Ma in cosa consiste esattamente questa crisi? Cosa è cambiato nel rapporto tra il pubblico e i media? Quale alternativa propone invece Semafor? Di tutto questo Ben Smith ha parlato a Internazionale a Ferrara - il festival di giornalismo del magazine che quest’anno compie 30 anni.
Con 180 ore di programmazione, 170 ospiti da 25 paesi, 115 incontri e 12 workshop, Internazionale a Ferrara è tornata con un nuovo format pensato per celebrare il compleanno del settimanale: 30 parole per 30 anni, questo il filo conduttore degli eventi.
Sono arrivati a Ferrara giornalisti da tutto il mondo per confrontarsi sui temi che hanno segnato gli ultimi decenni e che oggi restituiscono un presente inquieto. E in un mondo instabile come quello in cui viviamo, fare informazione rappresenta una sfida difficile e urgente.
“Semafor si distingue per la sua trasparenza, ma anche per il fatto di disporre e mettere in campo un ampio ventaglio di risorse e per il suo carattere globale”: Smith racconta così il suo progetto giornalistico, che vuole rilanciare il valore e il ruolo dell’informazione nel mondo contemporaneo. Notizie trasparenti quindi, con una distinzione esatta e chiara tra fatti, opinioni, analisi, contro-narrazioni e prospettive globali; notizie complesse capaci di integrare diverse prospettive grazie alla varietà delle fonti; storie globali per un mondo interconnesso.
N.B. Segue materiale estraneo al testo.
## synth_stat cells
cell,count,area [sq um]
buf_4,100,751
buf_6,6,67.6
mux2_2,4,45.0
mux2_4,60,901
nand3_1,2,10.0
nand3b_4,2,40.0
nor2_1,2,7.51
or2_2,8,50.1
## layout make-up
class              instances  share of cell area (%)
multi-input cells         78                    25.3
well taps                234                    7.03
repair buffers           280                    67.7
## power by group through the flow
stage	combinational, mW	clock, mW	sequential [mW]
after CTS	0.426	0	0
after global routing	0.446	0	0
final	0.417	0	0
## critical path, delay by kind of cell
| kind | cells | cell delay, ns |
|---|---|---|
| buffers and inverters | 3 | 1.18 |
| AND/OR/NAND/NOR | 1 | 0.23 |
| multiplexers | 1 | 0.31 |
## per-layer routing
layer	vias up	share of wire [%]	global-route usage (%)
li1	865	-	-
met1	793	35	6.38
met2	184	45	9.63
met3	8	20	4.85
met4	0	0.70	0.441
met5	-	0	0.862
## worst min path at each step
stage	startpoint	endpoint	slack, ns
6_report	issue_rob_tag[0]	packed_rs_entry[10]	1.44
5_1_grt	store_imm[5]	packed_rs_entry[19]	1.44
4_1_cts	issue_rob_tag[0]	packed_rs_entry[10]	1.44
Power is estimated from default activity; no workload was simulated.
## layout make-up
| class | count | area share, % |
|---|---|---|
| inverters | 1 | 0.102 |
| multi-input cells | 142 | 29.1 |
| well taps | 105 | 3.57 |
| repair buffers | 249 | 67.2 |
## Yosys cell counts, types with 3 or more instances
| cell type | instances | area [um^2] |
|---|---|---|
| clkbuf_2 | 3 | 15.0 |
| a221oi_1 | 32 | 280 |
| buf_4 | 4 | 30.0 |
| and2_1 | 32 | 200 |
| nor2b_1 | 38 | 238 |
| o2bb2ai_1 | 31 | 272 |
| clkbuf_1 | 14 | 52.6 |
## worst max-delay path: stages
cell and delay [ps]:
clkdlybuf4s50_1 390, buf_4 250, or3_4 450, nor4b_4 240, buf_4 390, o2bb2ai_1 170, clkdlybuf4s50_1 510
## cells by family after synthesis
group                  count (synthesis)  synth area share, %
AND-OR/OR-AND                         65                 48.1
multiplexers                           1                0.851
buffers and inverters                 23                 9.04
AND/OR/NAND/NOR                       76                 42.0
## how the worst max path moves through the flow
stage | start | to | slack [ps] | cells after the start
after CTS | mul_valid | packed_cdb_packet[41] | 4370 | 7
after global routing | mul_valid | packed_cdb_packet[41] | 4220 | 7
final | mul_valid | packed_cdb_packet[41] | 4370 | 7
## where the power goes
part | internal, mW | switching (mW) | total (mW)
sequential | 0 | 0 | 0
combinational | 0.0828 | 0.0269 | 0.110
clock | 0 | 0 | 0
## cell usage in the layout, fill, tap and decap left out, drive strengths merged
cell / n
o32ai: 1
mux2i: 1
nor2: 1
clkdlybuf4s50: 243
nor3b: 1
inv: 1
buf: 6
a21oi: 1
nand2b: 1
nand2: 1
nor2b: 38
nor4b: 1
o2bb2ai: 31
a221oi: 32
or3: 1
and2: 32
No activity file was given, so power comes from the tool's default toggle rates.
**design.v**
```verilog
module CREmux #(
    parameter DATA_WIDTH = 32
)(
    input logic [DATA_WIDTH-1:0] ImmExt,
    input logic [DATA_WIDTH-1:0] RD2,
    input logic ALUsrc,
    output logic [DATA_WIDTH-1:0] SrcB
);
assign SrcB = (ALUsrc) ? ImmExt  : RD2;
endmodule
module CREtop #(
    parameter DATA_WIDTH = 32
)(
    input logic [DATA_WIDTH-1:0] instr,
    input logic clk,
    input logic zero,
    input logic [DATA_WIDTH-1:0] WD3,
    input logic [DATA_WIDTH-1:0] PCPlus4,  
    output logic PCSrc,  
    output logic ResultSrc,  
    output logic MemWrite,  
    output logic [3:0] ALUControl,  
    output logic Jump,  
    output logic [DATA_WIDTH-1:0] SrcA,  
    output logic [DATA_WIDTH-1:0] SrcBOut,  
    output logic [DATA_WIDTH-1:0] ImmExt,
    output logic [DATA_WIDTH-1:0] RD2out,
    output logic [DATA_WIDTH-1:0] a0
);
logic Int_ALUSrc;
logic [DATA_WIDTH-1:0] Int_Immediate;
logic [2:0] Int_ImmSrc;
logic Int_RegWrite;
logic [DATA_WIDTH-1:0] Int_SrcB;
ControlUnit ConUnit(
    .op(instr[6:0]),
    .funct3(instr[14:12]),
    .funct7(instr[31:25]),
    .Zero(zero),
    .PCSrc(PCSrc),
    .ResultSrc(ResultSrc),
    .MemWrite(MemWrite),
    .ALUControl(ALUControl),
    .ALUSrc(Int_ALUSrc),
    .ImmSrc(Int_ImmSrc),
    .RegWrite(Int_RegWrite),
    .Jump(Jump)
);
SignExt #(
    .DATA_WIDTH(DATA_WIDTH)
) SignEx(
    .ImmSrc(Int_ImmSrc),  
    .ImmInput(instr[31:7]),  
    .ImmExt(Int_Immediate)  
);
CREmux #(
    .DATA_WIDTH(DATA_WIDTH)
) mux(
    .ImmExt(Int_Immediate),  
    .RD2(Int_SrcB),  
    .ALUsrc(Int_ALUSrc),  
    .SrcB(SrcBOut)
);
RegFile #(
    .DATA_WIDTH(DATA_WIDTH)
) Register(
    .clk(clk),
    .A1(instr[19:15]),  
    .A2(instr[24:20]),  
    .A3(instr[11:7]),  
    .WD3(WD3),  
    .WE3(Int_RegWrite),  
    .RD1(SrcA),
    .RD2(Int_SrcB),
    .a0(a0)
);
assign ImmExt = Int_Immediate;
assign RD2out = Int_SrcB;
endmodule
module ControlUnit(
    input logic [6:0] op,
    input logic [2:0] funct3,
    input logic [6:0] funct7,
    input logic Zero,
    output logic PCSrc,
    output logic ResultSrc,
    output logic MemWrite,
    output logic [3:0] ALUControl,
    output logic ALUSrc,
    output logic [2:0] ImmSrc,
    output logic RegWrite,
    output logic Jump  
);
always_comb begin
    PCSrc      = 0;
    ResultSrc  = 0;
    MemWrite   = 0;
    ALUControl = 4'b0000;
    ALUSrc     = 0;
    ImmSrc     = 3'b000;
    RegWrite   = 0;
    Jump       = 0;
    case(op)
        7'b0110011: begin
            RegWrite = 1'b1;
            ALUSrc   = 1'b0;
            case(funct3)
                3'b000: ALUControl = (funct7 == 7'b0100000) ? 4'b0001 : 4'b0000;  
                3'b111: ALUControl = 4'b0010;  
                3'b110: ALUControl = 4'b0011;  
                3'b100: ALUControl = 4'b0101;  
                3'b001: ALUControl = 4'b1010;  
                3'b101: ALUControl = (funct7 == 7'b0100000) ? 4'b0111 : 4'b0110;  
                3'b010: ALUControl = 4'b1000;  
                3'b011: ALUControl = 4'b1001;  
                default: ALUControl = 4'b0000;
            endcase
        end
        7'b0010011: begin 
            RegWrite = 1;  
            ALUSrc = 1;  
            ImmSrc = 3'b000;  
            case (funct3)
                    3'b000: ALUControl = 4'b0000;  
                    3'b111: ALUControl = 4'b0010;  
                    3'b110: ALUControl = 4'b0011;  
                    3'b100: ALUControl = 4'b0101;  
                    3'b001: ALUControl = 4'b1010;  
                    3'b101: ALUControl = (funct7 == 7'b0100000) ? 4'b0111 : 4'b0110;  
                    3'b010: ALUControl = 4'b1000;  
                    3'b011: ALUControl = 4'b1001;  
                    default: ALUControl = 4'b0000;
            endcase
            end
        7'b0000011: begin  
                RegWrite   = 1;
                ALUSrc    = 1;
                ResultSrc  = 1;
                ImmSrc     = 3'b000;
                ALUControl = 4'b0000;  
            end
            7'b0100011: begin  
                MemWrite   = 1;
                ALUSrc     = 1;
                ImmSrc     = 3'b001;
                ALUControl = 4'b0000;  
            end
            7'b1100011: begin  
                ALUSrc = 1'b0;
                ImmSrc = 3'b010;
                ALUControl = 4'b0001;  
                case(funct3)   
                    3'b000: PCSrc = Zero;  
                    3'b001: PCSrc = ~Zero;   
                    default: PCSrc = 0;
                endcase
            end
            7'b1101111: begin  
                PCSrc      = 1;
                RegWrite   = 1;
                ImmSrc     = 3'b100;
                Jump       = 1;  
            end
            7'b0110111: begin  
                ALUSrc     = 1;
                RegWrite   = 1;
                ImmSrc     = 3'b011;
                ALUControl = 4'b0000;
            end
            default: begin
            end
        7'b1100111: begin  
            PCSrc = 1;
            RegWrite   = 1;       
            ALUSrc     = 1;       
            ImmSrc     = 3'b000;  
            ALUControl = 4'b0000;  
            Jump       = 1;       
        end
    endcase
end
endmodule
module RegFile #(
    parameter DATA_WIDTH = 32,
    parameter NUM_REGS = 32
)(
    input logic clk,
    input logic [$clog2(NUM_REGS)-1 :0] A1,
    input logic [$clog2(NUM_REGS)-1 :0] A2,
    input logic [$clog2(NUM_REGS)-1 :0] A3,
    input logic [DATA_WIDTH -1 :0] WD3,  
    input logic WE3,
    output logic [DATA_WIDTH -1 :0] RD1,  
    output logic [DATA_WIDTH -1 :0] RD2,  
    output logic [DATA_WIDTH -1 :0] a0  
);
logic [DATA_WIDTH -1:0] regs [NUM_REGS];
initial begin
    for (int i = 0; i < NUM_REGS; i++) begin
        regs[i] = 32'b0;
    end
end
always_ff @(posedge clk) begin
    if(WE3 && A3 != 0) begin   
        regs[A3] <= WD3;  
    end
end
    assign RD1 = (A1== 0) ? 32'b0 :regs[A1];
    assign RD2 = (A2== 0) ? 32'b0 : regs[A2];
    assign a0 = regs[10];  
endmodule
module SignExt #(
    parameter DATA_WIDTH = 32
)(
    input [2:0] ImmSrc,
    input [DATA_WIDTH-1:7] ImmInput,
    output [DATA_WIDTH -1:0] ImmExt
);
logic [11:0] immS;
logic [12:0] immB;
logic [20:0] immJ;
logic   [DATA_WIDTH-1:0] Int_ImmExt;
always_comb begin
    immS = '0;
    immB = '0;
    immJ = '0;
    Int_ImmExt = '0;
    case(ImmSrc)
        3'b000: begin
            Int_ImmExt = {{20{ImmInput[31]}}, ImmInput[31:20]};
        end     
        3'b001:begin
            immS = {ImmInput[31:25],ImmInput[11:7]};
            Int_ImmExt = {{20{immS[11]}}, immS};
        end
        3'b010: begin
            immB = {ImmInput[31],ImmInput[7],ImmInput[30:25], ImmInput[11:8],1'b0};
            Int_ImmExt = {{19{immB[12]}}, immB};
        end
        3'b011: begin
            Int_ImmExt = {ImmInput[31:12], 12'b0};  
        end
        3'b100: begin
            immJ = {ImmInput[31],ImmInput[19:12],ImmInput[20],ImmInput[30:21], 1'b0};  
            Int_ImmExt = {{11{immJ[20]}}, immJ};
        end
        default: Int_ImmExt = 32'b0;
    endcase
end
assign ImmExt = Int_ImmExt;
endmodule
```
“Puntiamo a raggiungere persone appassionate a tutta una serie di aree diverse: politica americana, tecnologia, finanza, Wall Street, clima. In particolare, il nostro è un pubblico interessato alle connessioni tra queste varie tematiche”. E per realizzare questo obiettivo, è necessario offrire una base fattuale condivisibile da tutti, anche laddove le opinioni possono divergere, attraverso pezzi in cui siano chiaramente distinguibile fatti da un lato e analisi dall’altro. “Credo che i due grandi problemi oggi siano, da un lato, una sorta di eccesso, una vertigine delle informazioni, per cui finiamo per esserne sopraffatti, e dall’altro il fatto di non sapere di chi e cosa fidarci. Un fenomeno collegato a un più ampio declino nella fiducia verso le istituzioni”.
Spesso ricondotta all’avvento del digitale e, poi, dei social network, la crisi di cui siamo testimoni è in realtà molto più complessa, e contiene in sé anche delle opportunità che aspettano di essere colte. “In qualche modo - dice Smith - sono cresciuto immerso nei nuovi media digitali. E se apprezzo molto l’apertura che è arrivata con loro e li accompagna, ne ho visto anche i pericoli. Credo ci sia da cogliere l’opportunità di prendere il meglio sia dall’eredità dei media tradizionali sia dal mondo digitale”.
Un cambiamento radicale che si riflette anche in una nuova ondata di frammentazione dei mezzi di comunicazione. “Se in passato è avvenuto un processo di assorbimento all’interno di grandi gruppi, credo che attualmente si stia andando nella direzione opposta. I media si stanno frammentando, come le preferenze del pubblico. Ciascuno può trovare ora un podcast, una newsletter o un sito web che li interessa da vicino. E le dimensioni si vanno riducendo di nuovo”.
Dunque, da una parte localizzazione, personalizzazione e ritorno agli elementi fondamentali dell’informazione. Dall’altra, connessione e prospettive complessive, per comprendere gli avvenimenti attraverso prospettive globali, al di là dei confini nazionali. “Nel tempo ci piacerebbe espanderci a livello globale. Attualmente siamo negli Stati Uniti e nell’Africa subsahariana e stiamo provando a lanciare il progetto in un altro paio di paesi. Ma dobbiamo essere cauti e porre basi solide prima di espanderci”.